Since this year started, I have been working on a project on controlled online experimentation system implemented from scratch, christened:
Abacus: The A/B Testing Project™.
It’s currently in the SIT environment right now where I’m interning, with a few natural holdups that happen due to cross-team collaboration. Nevertheless, I’m confident we’ll take it to production soon.

Case Study

Let’s say I bake two different batches of cookies. The first batch I call Hide n’ Sleep (my favourite), and the second I call Padhle-G (the classic). I’m not sure which batch would do better in the market if I was to sell them, so I conduct a small experiment on some 20 friends to see which cookie is more liked.
I give 10 of my twenty friends Hide n’ Sleep, and the remaining 10 get Padhle-G and let’s say

  • 3/10 friends in the first group liked Hide n’ Sleep.
  • 7/10 friends in the second group liked Padhle-G.

Assuming my friends have been random and have had no bias in each group, it’s safe to say that Hide n’ Sleep was a bad idea. Our winner cookie, to convert profits in the market: Padhle-G 🏆

What is A/B Testing?

The above between-subject study is fundamental to the concept of A/B testing.
By definition, A/B testing (a.k.a. split testing, bucket testing) is a method of comparing two versions (A and B) of a webpage, application or other user experience to determine which performs better.

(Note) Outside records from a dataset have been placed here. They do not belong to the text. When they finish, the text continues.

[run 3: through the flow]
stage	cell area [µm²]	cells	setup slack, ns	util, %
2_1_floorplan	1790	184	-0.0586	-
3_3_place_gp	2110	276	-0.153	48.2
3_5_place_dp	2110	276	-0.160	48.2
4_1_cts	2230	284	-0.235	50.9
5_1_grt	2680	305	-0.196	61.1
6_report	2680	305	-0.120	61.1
--- src/rtl/evf_pkg.sv ---
`timescale 1ns/1ps
package evf_pkg;

   typedef enum logic [1:0] {
      FS_WRAP_UP   = 2'd0,
      FS_MATCH     = 2'd1,
      FS_WRAP_BOTH = 2'd2,
      FS_INDEX     = 2'd3
   } evf_fsel_e;

   typedef struct packed {
      evf_fsel_e fsel;
      logic      pren;
      logic      en;
   } evf_ctl_t;

   // Bit positions within the control write word
   localparam int unsigned CB_EN      = 0;
   localparam int unsigned CB_PREN    = 1;
   localparam int unsigned CB_FSEL_LO = 3;
   localparam int unsigned CB_FSEL_HI = 4;

endpackage
[config.mk]
export PLATFORM = sky130hd
export DESIGN_NAME = scroll_msg_ctrl
export DESIGN_NICKNAME = d
export VERILOG_FILES = /design/src/rtl/scroll_pkg.sv /design/src/rtl/scroll_rate_div.sv /design/src/rtl/scroll_addr_seq.sv /design/src/rtl/scroll_disp.sv /design/src/rtl/scroll_msg_ctrl.sv
export SDC_FILE = /design/constraint.sdc
export NUM_CORES = 1
export LEC_CHECK = 0
export BUFFER_PORTS_ARGS = -buffer_cell sky130_fd_sc_hd__clkbuf_2
export CELL_PAD_IN_SITES_DETAIL_PLACEMENT = 1
export CELL_PAD_IN_SITES_GLOBAL_PLACEMENT = 1
export CORE_MARGIN = 2
export CORE_UTILIZATION = 35
export DETAILED_ROUTE_END_ITERATION = 10
export GPL_TIMING_DRIVEN = 0
export PLACE_DENSITY = 0.75
export SETUP_SLACK_MARGIN = 0.15
export SYNTH_ARGS = -nofsm -noshare
export SYNTH_HDL_FRONTEND = slang
export SYNTH_SLANG_ARGS = --single-unit
[constraint.sdc]
create_clock -name clk -period 3 [get_ports clk]
set_input_delay 0.6 -clock clk [delete_from_list [all_inputs] [get_ports clk]]
set_output_delay 0.6 -clock clk [all_outputs]
set_load 0.1 [all_outputs]
[src/rtl/scroll_pkg.sv]
package scroll_pkg;
   typedef enum logic {SCAN_FWD = 1'b0, SCAN_REV = 1'b1} scan_dir_e;
   localparam logic [7:0] CHAR_SPACE = 8'h20;
   localparam logic [7:0] CHAR_END   = 8'h00;
endpackage

[src/rtl/scroll_rate_div.sv]
module scroll_rate_div #(
   parameter int SPD_MIN  = 1,
   parameter int SPD_MAX  = 15,
   parameter int SPD_INIT = 8,
   parameter int UNIT_CYC = 262144
) (
   input  logic clk,
   input  logic rst,
   input  logic faster_i,
   input  logic slower_i,
   output logic tick_o
);
   localparam int SPD_W   = $clog2(SPD_MAX + 1);
   localparam int PER_W   = $clog2(SPD_MAX * UNIT_CYC + 1);
   localparam int UNIT_LG = $clog2(UNIT_CYC);
   localparam bit UNIT_P2 = ((UNIT_CYC & (UNIT_CYC - 1)) == 0);

   logic [SPD_W-1:0] speed_q;
   logic [PER_W-1:0] period;
   logic [PER_W-1:0] cnt_q;

   generate
      if (UNIT_P2) begin : g_shift
         assign period = PER_W'(speed_q) << UNIT_LG;
      end else begin : g_mult
         assign period = PER_W'(speed_q) * PER_W'(UNIT_CYC);
      end
   endgenerate

   assign tick_o = (cnt_q >= period - PER_W'(1));

   always_ff @(posedge clk) begin
      if (rst) begin
         speed_q <= SPD_W'(SPD_INIT);
         cnt_q   <= '0;
      end else begin
         if (faster_i && !slower_i && (speed_q > SPD_W'(SPD_MIN)))
            speed_q <= speed_q - SPD_W'(1);
         else if (slower_i && !faster_i && (speed_q < SPD_W'(SPD_MAX)))
            speed_q <= speed_q + SPD_W'(1);
         cnt_q <= tick_o ? '0 : cnt_q + PER_W'(1);
      end
   end
endmodule

[src/rtl/scroll_addr_seq.sv]
module scroll_addr_seq
   import scroll_pkg::*;
#(
   parameter int          ADDR_W = 10,
   parameter int          CHAR_W = 8,
   parameter logic [CHAR_W-1:0] TERM = CHAR_W'(CHAR_END)
) (
   input  logic              clk,
   input  logic              rst,
   input  logic              tick_i,
   input  logic [CHAR_W-1:0] data_i,
   output logic [ADDR_W-1:0] addr_o,
   output logic              rd_o,
   output logic              load_o
);
   localparam logic [ADDR_W-1:0] ADDR_LAST = '1;

   scan_dir_e         dir_q, nxt_dir;
   logic [ADDR_W-1:0] addr_q, nxt_addr;
   logic              cap_q;
   logic              is_end;

   assign is_end = (data_i == TERM);
   assign load_o = cap_q && !is_end;
   assign addr_o = addr_q;

   always_comb begin
      nxt_addr = addr_q;
      nxt_dir  = dir_q;
      if (dir_q == SCAN_FWD) begin
         if (is_end) begin
            if (addr_q == '0) begin
               nxt_addr = '0;
            end else if (addr_q == ADDR_W'(1)) begin
               nxt_addr = '0;
               nxt_dir  = SCAN_REV;
            end else begin
               nxt_addr = addr_q - ADDR_W'(2);
               nxt_dir  = SCAN_REV;
            end
         end else if (addr_q == ADDR_LAST) begin
            nxt_addr = addr_q - ADDR_W'(1);
            nxt_dir  = SCAN_REV;
         end else begin
            nxt_addr = addr_q + ADDR_W'(1);
         end
      end else begin
         if (addr_q == '0) begin
            nxt_addr = ADDR_W'(1);
            nxt_dir  = SCAN_FWD;
         end else begin
            nxt_addr = addr_q - ADDR_W'(1);
         end
      end
   end

   always_ff @(posedge clk) begin
      if (rst) begin
         addr_q <= '0;
         dir_q  <= SCAN_FWD;
         rd_o   <= 1'b0;
         cap_q  <= 1'b0;
      end else begin
         rd_o  <= tick_i;
         cap_q <= rd_o;
         if (cap_q) begin
            addr_q <= nxt_addr;
            dir_q  <= nxt_dir;
         end
      end
   end
endmodule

This is carried out by randomly assigning different groups of users one variant each and measuring the fulfilment of a Key Performance Indicator (KPI) with respect to the experiment for each variation.

In the previous example, our variations, conventionally called:

  • 0: Control (Hide n’ Sleep)
  • 1: Variation (Padhle-G)

were tested for the KPI - Cookie Preference Rate. This metric allowed us to decide the winner variant.

Why Exactly?

Instead of guessing what might work based on opinions, experience or assumptions, A/B tests helps in testing hypotheses directly on the consumers and how they respond to different variants. This helps entities running A/B tests see firsthand what clicks with their audience and what falls flat.

Data driven insights offered by A/B tests and other similar methodologies highlight the “we know this will work” as opposed to the “we think this will work” offered by opinions.

Steps to Conduct an A/B Test

The procedure for conducting an A/B test is as simple as:

  1. Identifying the goal (or KPI) - The metric which we want to measure and improve performance for.
  2. Creating variations - Develop the variations against which the KPI has to be measured.
  3. Variation assignment - Users need to be bucketed randomly, in an unbiased manner to experience the different variants. We also need to ensure that the users experience the variant consistently or it would compromise the data integrity.
  4. Collect data - Track the performance for each variant as a result of user journey/actions performed.
  5. Data analysis - Analyze the gathered data to compare the performance of variants against each other.

Findings of the A/B test can help data-driven decision making, a preferred alternative to the traditional HiPPO.

Going back to the case study, if I hadn’t conducted A/B tests, I would’ve baked and sold my favourite Hide n’ Sleep. But thankfully, now I know how selling Padhle-G would easily make me a profit of ~40% over selling Hide n’ Sleep (eliminating other complicated market factors, for this simple example).

Super Basic A/B Test

A simple A/B test I developed compares the performance of different texts over a ‘submit’ button.

Variants for the super basic A/B test

The goal of this A/B test is to compare which text gets us more clicks on the submit button. While the impact may appear negligible initially, on a larger scale small things like this can have huge financial implications.

Data flow

Flow of data when user experiences a variation on webpage hit

Combining the data on:

  • table which has the data for which user experienced which variant
  • the table where submit button clicks are logged with respect to each user

Gives me a result set with which I can calculate which variant experienced how many clicks on the button. This helps me identify the winner easily. And it’s backed by science!